225Ac is applied in medicine to produce 213Bi in a reusable generator or can be used alone as an agent for radiation therapy, in particular targeted alpha therapy (TAT). This isotope has a half-life of 10 days, making it much more suitable for radiation therapy than 213Bi (half-life 46 minutes). Additionally, 225Ac decays to nontoxic 209Bi rather than stable but toxic lead, which is the final product in the decay chains of several other candidate isotopes, namely 227Th, 228Th, and 230U. Not only 225Ac itself, but also its daughters, emit alpha particles which kill cancer cells in the body. The major difficulty with application of 225Ac was that intravenous injection of simple actinium complexes resulted in their accumulation in the bones and liver for a period of tens of years. As a result, after the cancer cells were quickly killed by alpha particles from 225Ac, the radiation from the actinium and its daughters might induce new mutations. To solve this problem, 225Ac was bound to a chelating agent, such as citrate, ethylenediaminetetraacetic acid (EDTA) or diethylene triamine pentaacetic acid (DTPA). This reduced actinium accumulation in the bones, but the excretion from the body remained slow. Much better results were obtained with such chelating agents as HEHA (1,4,7,10,13,16-hexaazacyclohexadecane-N,N′,N″,N‴,N‴′,N‴″-hexaacetic acid) or DOTA (1,4,7,10-tetraazacyclododecane-1,4,7,10-tetraacetic acid) coupled to trastuzumab, a monoclonal antibody that interferes with the HER2/neu receptor. The latter delivery combination was tested on mice and proved to be effective against leukemia, lymphoma, breast, ovarian, neuroblastoma and prostate cancers.
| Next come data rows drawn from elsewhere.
==> src/pkg/crypto_status_pkg.sv <==
// Overview of operation
// RULE1 - busy flag high during any operation
// RULE2 - text A busy while register in use
// RULE3 - abort set when software clears go early
// RULE4 - wrap flag set on CTR counter rollover
// RULE5 - go refused while wrap flag set
// RULE6 - bad mode raises flag, blocks write-start
// RULE7 - bad key config raises flag, blocks write-start
// RULE8 - reserved or locked page blocks write-start
// RULE9 - reset or disable clears five live flags
// RULE10 - reset or disable clears abort and wrap
// RULE11 - config flags evaluated while module off
// RULE12 - OTP read forces busy, key, page high
// RULE13 - no operation starts while abort set
// RULE14 - upper byte and bit 3 read zero
// RULE15 - abort and wrap cleared by writing zero
package crypto_status_pkg;
    // register byte offsets
    localparam logic [3:0] status_offset = 4'h0;
    localparam logic [3:0] control_offset = 4'h4;
    localparam logic [3:0] irq_status_offset = 4'h8;
    localparam logic [3:0] irq_mask_offset = 4'hc;
    // status field positions
    localparam int busy_bit = 7;
    localparam int text_a_busy_bit = 6;
    localparam int abort_bit = 5;
    localparam int wrap_bit = 4;
    localparam int mode_fail_bit = 2;
    localparam int key_fail_bit = 1;
    localparam int page_fail_bit = 0;
    // control field positions
    localparam int go_bit = 0;
    localparam int write_start_bit = 1;
    localparam int module_on_bit = 2;
    localparam int module_disable_bit = 3;
    localparam int page_lsb = 8;
    localparam int page_width = 4;
    // interrupt event positions
    localparam int ev_abort_bit = 0;
    localparam int ev_wrap_bit = 1;
    localparam int ev_start_refused_bit = 2;
    localparam int ev_go_refused_bit = 3;
    localparam int event_count = 4;
    // values after reset
    localparam logic [3:0] key_page_reset = 4'h0;
    localparam logic [3:0] irq_mask_reset = 4'h0;
    // axi responses
    localparam logic [1:0] resp_okay = 2'h0;
    localparam logic [1:0] resp_slverr = 2'h2;
endpackage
The medium half-life of 227Ac (21.77 years) makes it very convenient radioactive isotope in modeling the slow vertical mixing of oceanic waters. The associated processes cannot be studied with the required accuracy by direct measurements of current velocities (of the order 50 meters per year). However, evaluation of the concentration depth-profiles for different isotopes allows estimating the mixing rates. The physics behind this method is as follows: oceanic waters contain homogeneously dispersed 235U. Its decay product, 231Pa, gradually precipitates to the bottom, so that its concentration first increases with depth and then stays nearly constant. 231Pa decays to 227Ac; however, the concentration of the latter isotope does not follow the 231Pa depth profile, but instead increases toward the sea bottom. This occurs because of the mixing processes which raise some additional 227Ac from the sea bottom. Thus analysis of both 231Pa and 227Ac depth profiles allows researchers to model the mixing behavior.
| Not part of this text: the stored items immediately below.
===== src/lvd_cfg.svh =====
// Offsets, field positions, reset values and timing counts for the low-voltage detect block.
`ifndef LVD_CFG_SVH
`define LVD_CFG_SVH

// ----------------------------------------------------------------------
// Register byte addresses.
// ----------------------------------------------------------------------
`define LVD_ADDR_CONTROL 4'h0
`define LVD_ADDR_STATUS 4'h4
`define LVD_ADDR_MASK 4'h8
`define LVD_ADDR_GLOBAL 4'hc

// ----------------------------------------------------------------------
// Field positions and values.
// ----------------------------------------------------------------------
`define LVD_BIT_LEVEL_LSB 0
`define LVD_BIT_LEVEL_MSB 3
`define LVD_BIT_ENABLE 4
`define LVD_BIT_STABLE 5
`define LVD_CONTROL_RESET 8'h05
`define LVD_LEVEL_EXTERNAL 4'hf
`define LVD_LEVEL_LOWEST 4'h2
`define LVD_RESP_OKAY 2'b00
`define LVD_RESP_SLVERR 2'b10

// ----------------------------------------------------------------------
// Timing: settle time in ns and clock period in ns.
// ----------------------------------------------------------------------
`define LVD_SETTLE_NS 20000
`define LVD_CLK_PERIOD_NS 20
`define LVD_SETTLE_CYCLES ((`LVD_SETTLE_NS + `LVD_CLK_PERIOD_NS - 1) / `LVD_CLK_PERIOD_NS)

`endif


===== src/lvd_pkg.sv =====
// Types shared by the low-voltage detect block.
package lvd_pkg;

    // Software-visible control fields.
    typedef struct packed {
        logic stable;
        logic enable;
        logic [3:0] level;
    } lvd_control_t;

    // Drive towards the analog comparator, reference and divider.
    typedef struct packed {
        logic power_en;
        logic ext_sel;
        logic [3:0] tap;
    } lvd_analog_t;

    // Detector sequencing states, one-hot.
    typedef enum logic [2:0] {
        LVD_OFF = 3'b001,
        LVD_SETTLE = 3'b010,
        LVD_READY = 3'b100
    } lvd_state_t;

endpackage


===== src/lvd_ctrl.sv =====
// Low-voltage detect control: AXI4-Lite registers, settle sequencing, trip flag, interrupt.
//
// Chosen here: the AXI4-Lite register port and the register addresses.
`timescale 1ns/10ps
`include "lvd_cfg.svh"

module lvd_ctrl
    import lvd_pkg::*;
#(
    parameter int SETTLE_CYCLES = `LVD_SETTLE_CYCLES
) (
    input wire logic CORE_CLK,
    input wire logic RESETN,
    // AXI4-Lite write address channel.
    input wire logic [3:0] S_AXI_AWADDR,
    input wire logic S_AXI_AWVALID,
    output logic S_AXI_AWREADY,
    // AXI4-Lite write data channel.
    input wire logic [31:0] S_AXI_WDATA,
    input wire logic [3:0] S_AXI_WSTRB,
    input wire logic S_AXI_WVALID,
    output logic S_AXI_WREADY,
    // AXI4-Lite write response channel.
    output logic [1:0] S_AXI_BRESP,
    output logic S_AXI_BVALID,
    input wire logic S_AXI_BREADY,
    // AXI4-Lite read address channel.
    input wire logic [3:0] S_AXI_ARADDR,
    input wire logic S_AXI_ARVALID,
    output logic S_AXI_ARREADY,
    // AXI4-Lite read data channel.
    output logic [31:0] S_AXI_RDATA,
    output logic [1:0] S_AXI_RRESP,
    output logic S_AXI_RVALID,
    input wire logic S_AXI_RREADY,
    // Comparator result: high while supply is at or below the trip point.
    input wire logic CMP_TRIP,
    // Drive to the analog macro.
    output lvd_analog_t ANALOG,
    // Level interrupt request towards the core.
    output logic IRQ,
    // Level wake request towards the sleep controller.
    output logic WAKE
);

    // ------------------------------------------------------------------
    // Declarations.
    // ------------------------------------------------------------------
    localparam int CW = $clog2(SETTLE_CYCLES + 1);
    localparam logic [CW-1:0] SETTLE_LAST = CW'(SETTLE_CYCLES - 1);

    lvd_control_t ctrl_q; // Level and enable; stable is derived.
    lvd_state_t state_q; // Settle sequencer.
    lvd_state_t state_d;
    logic [CW-1:0] cnt_q; // Settle counter.
    logic [CW-1:0] cnt_d;
    logic flag_q; // Sticky low-voltage flag.
    logic flag_d;
    logic mask_q; // Detector interrupt enable.
    logic global_q; // Global interrupt enable.

    logic aw_held_q; // Write address captured.
    logic [3:0] aw_addr_q;
    logic w_held_q; // Write data captured.
    logic [31:0] w_data_q;
    logic [3:0] w_strb_q;
    logic bvalid_q;
    logic [1:0] bresp_q;
    logic rvalid_q;
    logic [31:0] rdata_q;
    logic [1:0] rresp_q;

    // ------------------------------------------------------------------
    // Bus handshakes and decode.
    // ------------------------------------------------------------------
    // Address and data are taken separately, in either order, and only
    // while no response is pending, so one write is in flight at a time.
    wire aw_take = S_AXI_AWVALID && S_AXI_AWREADY;
    wire w_take = S_AXI_WVALID && S_AXI_WREADY;
    wire wr_fire = aw_held_q && w_held_q && !bvalid_q;
    wire ar_take = S_AXI_ARVALID && S_AXI_ARREADY;
    // Only byte lane 0 carries register bits.
    wire wr_lane0 = w_strb_q[0];
    wire wr_ctrl = wr_fire && (aw_addr_q == `LVD_ADDR_CONTROL);
    wire wr_mask = wr_fire && (aw_addr_q == `LVD_ADDR_MASK);
    wire wr_global = wr_fire && (aw_addr_q == `LVD_ADDR_GLOBAL);
    // The status register is read-only, so a write there is accepted.
    wire wr_stat = wr_fire && (aw_addr_q == `LVD_ADDR_STATUS);
    wire wr_hit = wr_ctrl || wr_mask || wr_global || wr_stat;
    wire rd_ctrl = (S_AXI_ARADDR == `LVD_ADDR_CONTROL);
    wire rd_stat = (S_AXI_ARADDR == `LVD_ADDR_STATUS);
    wire rd_mask = (S_AXI_ARADDR == `LVD_ADDR_MASK);
    wire rd_global = (S_AXI_ARADDR == `LVD_ADDR_GLOBAL);
    wire rd_hit = rd_ctrl || rd_stat || rd_mask || rd_global;
    wire stat_read = ar_take && rd_stat;

    assign S_AXI_AWREADY = !aw_held_q && !bvalid_q;
    assign S_AXI_WREADY = !w_held_q && !bvalid_q;
    assign S_AXI_ARREADY = !rvalid_q;
    assign S_AXI_BVALID = bvalid_q;
    assign S_AXI_BRESP = bresp_q;
    assign S_AXI_RVALID = rvalid_q;
    assign S_AXI_RDATA = rdata_q;
    assign S_AXI_RRESP = rresp_q;

    // ------------------------------------------------------------------
    // Control field write and trip code mapping.
    // ------------------------------------------------------------------
    // The write applies enable and level together, so software that
    // changes the level with the enable set also restarts nothing.
    wire enable_new = w_data_q[`LVD_BIT_ENABLE];
    wire [3:0] level_new = w_data_q[`LVD_BIT_LEVEL_MSB:`LVD_BIT_LEVEL_LSB];
    wire stable = (state_q == LVD_READY);
    wire is_external = (ctrl_q.level == `LVD_LEVEL_EXTERNAL);
    // Reserved codes fold onto the lowest tap and never pick the pin.
    wire is_reserved = (ctrl_q.level < `LVD_LEVEL_LOWEST);
    // Tap codes rise with the trip voltage; the divider is monotonic.
    wire [3:0] tap_sel = is_reserved ? `LVD_LEVEL_LOWEST : ctrl_q.level;

    // One assignment for the whole struct keeps a single driver on the port.
    assign ANALOG = '{
        power_en: ctrl_q.enable,
        ext_sel: ctrl_q.enable && is_external,
        tap: tap_sel
    };

    // ------------------------------------------------------------------
    // Control register.
    // ------------------------------------------------------------------
    // Reset puts the detector off with the documented default level.
    always_ff @(posedge CORE_CLK or negedge RESETN) begin
        if (!RESETN) begin
            // The two unimplemented top bits of the reset byte are cut off on purpose.
            ctrl_q <= lvd_control_t'(6'(`LVD_CONTROL_RESET));
        end else if (wr_ctrl && wr_lane0) begin
            ctrl_q.enable <= enable_new;
            ctrl_q.level <= level_new;
            ctrl_q.stable <= 1'b0;
        end
    end

    // ------------------------------------------------------------------
    // Settle sequencer.
    // ------------------------------------------------------------------
    // The reference needs a fixed time after each power-up. The counter
    // does not depend on the level code. Clearing the enable drops the
    // stable state one cycle later; any fresh enable begins a full wait again.
    always_comb begin
        state_d = state_q;
        cnt_d = cnt_q;
        case (state_q)
            LVD_OFF: begin
                // Start counting as soon as the macro is powered.
                cnt_d = '0;
                if (ctrl_q.enable) begin
                    state_d = LVD_SETTLE;
                end
            end
            LVD_SETTLE: begin
                if (!ctrl_q.enable) begin
                    state_d = LVD_OFF;
                end else if (cnt_q == SETTLE_LAST) begin
                    state_d = LVD_READY;
                end else begin
                    cnt_d = cnt_q + CW'(1);
                end
            end
            LVD_READY: begin
                if (!ctrl_q.enable) begin
                    state_d = LVD_OFF;
                end
            end
            default: begin
                state_d = LVD_OFF;
                cnt_d = '0;
            end
        endcase
        // A rewrite that sets enable from a cleared state restarts.
        if (wr_ctrl && wr_lane0 && enable_new && !ctrl_q.enable) begin
            state_d = LVD_SETTLE;
            cnt_d = '0;
        end
    end

    // State and counter flops.
    always_ff @(posedge CORE_CLK or negedge RESETN) begin
        if (!RESETN) begin
            state_q <= LVD_OFF;
            cnt_q <= '0;
        end else begin
            state_q <= state_d;
            cnt_q <= cnt_d;
        end
    end

    // ------------------------------------------------------------------
    // Low-voltage flag.
    // ------------------------------------------------------------------
    // The comparator is only trusted once the reference is stable, so
    // short dips during the settle wait go unseen. A trip in the same
    // cycle as a clearing status read keeps the flag set. There is no
    // clock gating here: the block keeps detecting through sleep.
    wire trip_event = ctrl_q.enable && stable && CMP_TRIP;
    always_comb begin
        flag_d = flag_q;
        if (stat_read) begin
            flag_d = 1'b0;
        end
        if (trip_event) begin
            flag_d = 1'b1;
        end
    end

    // Flag flop.
    always_ff @(posedge CORE_CLK or negedge RESETN) begin
        if (!RESETN) begin
            flag_q <= 1'b0;
        end else begin
            flag_q <= flag_d;
        end
    end

    // ------------------------------------------------------------------
    // Interrupt enables and outputs.
    // ------------------------------------------------------------------
    // Mask and global enable registers.
    always_ff @(posedge CORE_CLK or negedge RESETN) begin
        if (!RESETN) begin
            mask_q <= 1'b0;
            global_q <= 1'b0;
        end else begin
            if (wr_mask && wr_lane0) begin
                mask_q <= w_data_q[0];
            end
            if (wr_global && wr_lane0) begin
                global_q <= w_data_q[0];
            end
        end
    end

    // The request needs both enables; wake needs only the detector one,
    // matching a core that resumes even with interrupts globally off.
    assign IRQ = flag_q && mask_q && global_q;
    assign WAKE = flag_q && mask_q;

    // ------------------------------------------------------------------
    // Write channel capture and response.
    // ------------------------------------------------------------------
    // Captured address and data wait until both halves are present.
    always_ff @(posedge CORE_CLK or negedge RESETN) begin
        if (!RESETN) begin
            aw_held_q <= 1'b0;
            aw_addr_q <= '0;
            w_held_q <= 1'b0;
            w_data_q <= '0;
            w_strb_q <= '0;
        end else begin
            if (aw_take) begin
                aw_held_q <= 1'b1;
                aw_addr_q <= S_AXI_AWADDR;
            end else if (wr_fire) begin
                aw_held_q <= 1'b0;
            end
            if (w_take) begin
                w_held_q <= 1'b1;
                w_data_q <= S_AXI_WDATA;
                w_strb_q <= S_AXI_WSTRB;
            end else if (wr_fire) begin
                w_held_q <= 1'b0;
            end
        end
    end

    // Response follows the applied write; unmapped words get SLVERR.
    always_ff @(posedge CORE_CLK or negedge RESETN) begin
        if (!RESETN) begin
            bvalid_q <= 1'b0;
            bresp_q <= `LVD_RESP_OKAY;
        end else if (wr_fire) begin
            bvalid_q <= 1'b1;
            bresp_q <= wr_hit ? `LVD_RESP_OKAY : `LVD_RESP_SLVERR;
        end else if (S_AXI_BREADY) begin
            bvalid_q <= 1'b0;
        end
    end

    // ------------------------------------------------------------------
    // Read channel.
    // ------------------------------------------------------------------
    // Read data are assembled from live state; upper bits read zero.
    logic [31:0] rd_word;
    always_comb begin
        rd_word = '0;
        if (rd_ctrl) begin
            rd_word[`LVD_BIT_LEVEL_MSB:`LVD_BIT_LEVEL_LSB] = ctrl_q.level;
            rd_word[`LVD_BIT_ENABLE] = ctrl_q.enable;
            rd_word[`LVD_BIT_STABLE] = stable;
        end else if (rd_stat) begin
            rd_word[0] = flag_q;
        end else if (rd_mask) begin
            rd_word[0] = mask_q;
        end else if (rd_global) begin
            rd_word[0] = global_q;
        end
    end

    // One read at a time; data and response register on the take.
    always_ff @(posedge CORE_CLK or negedge RESETN) begin
        if (!RESETN) begin
            rvalid_q <= 1'b0;
            rdata_q <= '0;
            rresp_q <= `LVD_RESP_OKAY;
        end else if (ar_take) begin
            rvalid_q <= 1'b1;
            rdata_q <= rd_word;
            rresp_q <= rd_hit ? `LVD_RESP_OKAY : `LVD_RESP_SLVERR;
        end else if (S_AXI_RREADY) begin
            rvalid_q <= 1'b0;
        end
    end

endmodule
There are theoretical predictions that AcHx hydrides (in this case with very high pressure) are a candidate for a near room-temperature superconductor as they have Tc significantly higher than H3S, possibly near 250 K.
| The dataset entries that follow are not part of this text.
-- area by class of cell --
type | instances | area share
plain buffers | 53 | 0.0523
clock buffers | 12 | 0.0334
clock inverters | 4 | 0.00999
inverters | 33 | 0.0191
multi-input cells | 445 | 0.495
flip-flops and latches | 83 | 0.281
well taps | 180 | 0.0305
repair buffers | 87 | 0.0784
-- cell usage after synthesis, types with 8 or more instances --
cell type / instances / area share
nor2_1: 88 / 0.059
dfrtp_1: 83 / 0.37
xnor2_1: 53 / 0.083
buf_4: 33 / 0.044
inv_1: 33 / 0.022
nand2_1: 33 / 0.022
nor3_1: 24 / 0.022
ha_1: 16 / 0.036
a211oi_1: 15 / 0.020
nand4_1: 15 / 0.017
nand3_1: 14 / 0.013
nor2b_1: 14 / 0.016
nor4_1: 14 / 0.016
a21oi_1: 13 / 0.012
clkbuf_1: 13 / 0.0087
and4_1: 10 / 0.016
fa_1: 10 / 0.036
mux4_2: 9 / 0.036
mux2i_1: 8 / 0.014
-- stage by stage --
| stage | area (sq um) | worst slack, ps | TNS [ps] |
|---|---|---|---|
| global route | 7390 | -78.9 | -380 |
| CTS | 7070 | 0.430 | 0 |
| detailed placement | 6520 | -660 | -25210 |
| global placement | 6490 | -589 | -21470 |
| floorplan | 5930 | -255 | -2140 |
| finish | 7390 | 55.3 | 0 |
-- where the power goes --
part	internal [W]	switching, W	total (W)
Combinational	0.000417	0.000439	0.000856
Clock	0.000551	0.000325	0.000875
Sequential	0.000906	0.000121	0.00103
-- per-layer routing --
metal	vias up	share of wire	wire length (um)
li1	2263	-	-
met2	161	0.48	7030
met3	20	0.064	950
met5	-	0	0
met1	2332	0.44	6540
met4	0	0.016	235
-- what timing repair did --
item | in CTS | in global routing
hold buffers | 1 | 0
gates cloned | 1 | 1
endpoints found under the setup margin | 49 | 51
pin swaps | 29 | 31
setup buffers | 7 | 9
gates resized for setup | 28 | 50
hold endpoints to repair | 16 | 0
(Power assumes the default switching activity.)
<file path="src/verilog/abd_pkg.sv">
// Purpose: Shared constants and carriers for the and/branch/bit-clear slice.
// Assumes: One 100 MHz clock, four quarter phases per instruction cycle.
`default_nettype none
package abd_pkg;
	localparam int PC_W = 21;
	localparam int DADDR_W = 12;
	localparam logic [3:0] OP_AND_HI = 4'h1;
	localparam logic [1:0] OP_AND_SUB = 2'h1;
	localparam logic [3:0] OP_BCLR_HI = 4'h9;
	localparam logic [7:0] OP_BR_CARRY = 8'hE2;
	localparam logic [7:0] OP_BR_NEG = 8'hE6;
	localparam logic [7:0] IDX_LIMIT = 8'h5F;
	localparam logic [7:0] ACC_SPLIT = 8'h60;
	localparam logic [3:0] ACC_HI_BANK = 4'hF;
	localparam logic [PC_W-1:0] PC_STEP = 21'h000002;
	localparam logic [PC_W-1:0] PC_RESET = 21'h000000;
	localparam logic [7:0] BYTE_ZERO = 8'h00;
	localparam int SIGN_BIT = 7;

	typedef enum logic [1:0] {
		Q1 = 2'b00,
		Q2 = 2'b01,
		Q3 = 2'b10,
		Q4 = 2'b11
	} abd_quarter_e;

	typedef struct packed {
		logic                 wr;
		logic                 rd;
		logic                 indexed;
		logic [DADDR_W-1:0]   addr;
		logic [7:0]           wdata;
	} abd_dmem_s;

	typedef struct packed {
		logic sign;
		logic zero;
		logic carry;
	} abd_flags_s;
endpackage : abd_pkg
`default_nettype wire

</file>
<file path="src/verilog/abd_core.sv">
// Purpose: Decode and execute for AND-with-file, two branches and bit clear.
// Assumes: Instruction word and memory read data are on the mclk domain.
// Notes: Other opcodes pass through as one-cycle no-operations here.
`timescale 1ns/100ps
`default_nettype none
module abd_core (
	input  wire logic                    mclk,
	input  wire logic                    rst,
	input  wire logic [15:0]             instr,
	input  wire logic                    ext_set_en,
	input  wire logic [3:0]              bank_pointer,
	input  wire logic [7:0]              dmem_rdata,
	input  wire logic                    carry_in,
	output logic [abd_pkg::PC_W-1:0]     program_counter,
	output abd_pkg::abd_dmem_s           dmem,
	output logic [7:0]                   accum,
	output abd_pkg::abd_flags_s          flags,
	output logic                         flush,
	output abd_pkg::abd_quarter_e        quarter
);
	abd_pkg::abd_quarter_e    q_reg;
	abd_pkg::abd_quarter_e    q_next;
	logic [15:0]              ir_reg;
	logic [7:0]               opnd_reg;
	logic [7:0]               res_reg;
	logic                     take_reg;
	logic                     take_next;
	logic                     flush_reg;
	logic                     flush_next;
	logic [abd_pkg::PC_W-1:0] pc_seq;
	logic [abd_pkg::PC_W-1:0] pc_target;

	// Access bank, banked or indexed address for a file operand.
	function automatic logic [abd_pkg::DADDR_W:0] map_addr(
		input logic a, input logic [7:0] f,
		input logic [3:0] bp, input logic ext);
		logic [abd_pkg::DADDR_W:0] r;
		r = {1'b0, bp, f};
		if (!a) begin
			if (ext && f <= abd_pkg::IDX_LIMIT)
				r = {1'b1, 4'h0, f};
			else if (f < abd_pkg::ACC_SPLIT)
				r = {1'b0, 4'h0, f};
			else
				r = {1'b0, abd_pkg::ACC_HI_BANK, f};
		end
		return r;
	endfunction : map_addr

	// AND-with-file opcode test, used on the fetched and the held word.
	function automatic logic is_and_op(
		input logic [15:0] w);
		return w[15:12] == abd_pkg::OP_AND_HI &&
			w[11:10] == abd_pkg::OP_AND_SUB;
	endfunction : is_and_op

	// Bit-clear opcode test, used on the fetched and the held word.
	function automatic logic is_bclr_op(
		input logic [15:0] w);
		return w[15:12] == abd_pkg::OP_BCLR_HI;
	endfunction : is_bclr_op

	// Result of the third quarter: a cleared bit or the AND with the
	// accumulator. The write data and the held result both use it, so the
	// file write never carries the byte of an earlier instruction.
	function automatic logic [7:0] alu_result(
		input logic [15:0] w, input logic [7:0] acc,
		input logic [7:0] opnd);
		logic [7:0] r;
		if (is_bclr_op(w))
			r = opnd & ~(8'h01 << w[11:9]);
		else
			r = acc & opnd;
		return r;
	endfunction : alu_result

	function automatic logic [abd_pkg::PC_W-1:0] branch_offset(
		input logic [7:0] n);
		return {{(abd_pkg::PC_W-9){n[7]}}, n, 1'b0};
	endfunction : branch_offset

	wire logic is_and     = is_and_op(instr);
	wire logic is_bclr    = is_bclr_op(instr);
	wire logic is_bc      = instr[15:8] == abd_pkg::OP_BR_CARRY;
	wire logic is_bn      = instr[15:8] == abd_pkg::OP_BR_NEG;
	wire logic ir_and     = is_and_op(ir_reg);
	wire logic ir_bclr    = is_bclr_op(ir_reg);
	wire logic ir_to_file = (ir_and && ir_reg[9]) || ir_bclr;
	wire logic [abd_pkg::DADDR_W:0] ea =
		map_addr(instr[8], instr[7:0], bank_pointer, ext_set_en);

	assign q_next = abd_pkg::abd_quarter_e'(q_reg + 2'b01);

	// carry comes straight from the flag input: the held copy is
	// still at its reset value when the first word after reset is decoded.
	assign take_next = !flush_reg && ((is_bc && carry_in) ||
		(is_bn && flags.sign));

	// only the fourth quarter moves the flush flag.
	assign flush_next = (q_reg == abd_pkg::Q4) ?
		(take_reg && !flush_reg) : flush_reg;

	// both candidates for the next instruction address.
	assign pc_seq = program_counter + abd_pkg::PC_STEP;
	assign pc_target = pc_seq + branch_offset(ir_reg[7:0]);

	always_ff @(posedge mclk or posedge rst) begin
		if (rst)
			q_reg <= abd_pkg::Q1;
		else
			q_reg <= q_next;
	end

	always_ff @(posedge mclk or posedge rst) begin
		if (rst)
			ir_reg <= 16'h0000;
		else if (q_reg == abd_pkg::Q1)
			ir_reg <= flush_reg ? 16'h0000 : instr;
	end

	always_ff @(posedge mclk or posedge rst) begin
		if (rst) begin
			dmem <= '0;
		end else begin
			dmem.rd <= 1'b0;
			dmem.wr <= 1'b0;
			if (q_reg == abd_pkg::Q1 && !flush_reg && (is_and || is_bclr)) begin
				dmem.rd <= 1'b1;
				{dmem.indexed, dmem.addr} <= ea;
			end
			// file destination write.
			// The strobe rises at the third-quarter edge so that it stands
			// through the fourth quarter and the byte lands on its edge.
			if (q_reg == abd_pkg::Q3 && !flush_reg && ir_to_file) begin
				dmem.wr <= 1'b1;
				dmem.wdata <= alu_result(ir_reg, accum, opnd_reg);
			end
		end
	end

	always_ff @(posedge mclk or posedge rst) begin
		if (rst)
			opnd_reg <= abd_pkg::BYTE_ZERO;
		else if (q_reg == abd_pkg::Q2)
			opnd_reg <= dmem_rdata;
	end

	always_ff @(posedge mclk or posedge rst) begin
		if (rst)
			res_reg <= abd_pkg::BYTE_ZERO;
		else if (q_reg == abd_pkg::Q3)
			res_reg <= alu_result(ir_reg, accum, opnd_reg);
	end

	// only sign and zero follow the AND result.
	always_ff @(posedge mclk or posedge rst) begin
		if (rst) begin
			flags <= '0;
		end else begin
			flags.carry <= carry_in;
			if (q_reg == abd_pkg::Q4 && !flush_reg && ir_and) begin
				flags.sign <= res_reg[abd_pkg::SIGN_BIT];
				flags.zero <= res_reg == abd_pkg::BYTE_ZERO;
			end
		end
	end

	// accumulator destination, in the fourth quarter.
	always_ff @(posedge mclk or posedge rst) begin
		if (rst)
			accum <= abd_pkg::BYTE_ZERO;
		else if (q_reg == abd_pkg::Q4 && !flush_reg && ir_and && !ir_reg[9])
			accum <= res_reg;
	end

	always_ff @(posedge mclk or posedge rst) begin
		if (rst)
			take_reg <= 1'b0;
		else if (q_reg == abd_pkg::Q1)
			take_reg <= take_next;
	end

	// target is incremented address plus doubled signed offset.
	// the flush cycle holds the counter while the target is fetched
	// otherwise the instruction at the target would be skipped.
	always_ff @(posedge mclk or posedge rst) begin
		if (rst)
			program_counter <= abd_pkg::PC_RESET;
		else if (q_reg == abd_pkg::Q4 && !flush_reg) begin
			if (take_reg)
				program_counter <= pc_target;
			else
				program_counter <= pc_seq;
		end
	end

	// taken branch adds a flush cycle.
	always_ff @(posedge mclk or posedge rst) begin
		if (rst)
			flush_reg <= 1'b0;
		else
			flush_reg <= flush_next;
	end

	// The outputs load the next internal state, so quarter and flush line
	// up with the memory strobes that they describe.
	always_ff @(posedge mclk or posedge rst) begin
		if (rst)
			quarter <= abd_pkg::Q1;
		else
			quarter <= q_next;
	end

	always_ff @(posedge mclk or posedge rst) begin
		if (rst)
			flush <= 1'b0;
		else
			flush <= flush_next;
	end
endmodule : abd_core
`default_nettype wire

</file>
227Ac is highly radioactive and experiments with it are carried out in a specially designed laboratory equipped with a tight glove box. When actinium trichloride is administered intravenously to rats, about 33% of actinium is deposited into the bones and 50% into the liver. Its toxicity is comparable to, but slightly lower than that of americium and plutonium. For trace quantities, fume hoods with good aeration suffice; for gram amounts, hot cells with shielding from the intense gamma radiation emitted by 227Ac are necessary.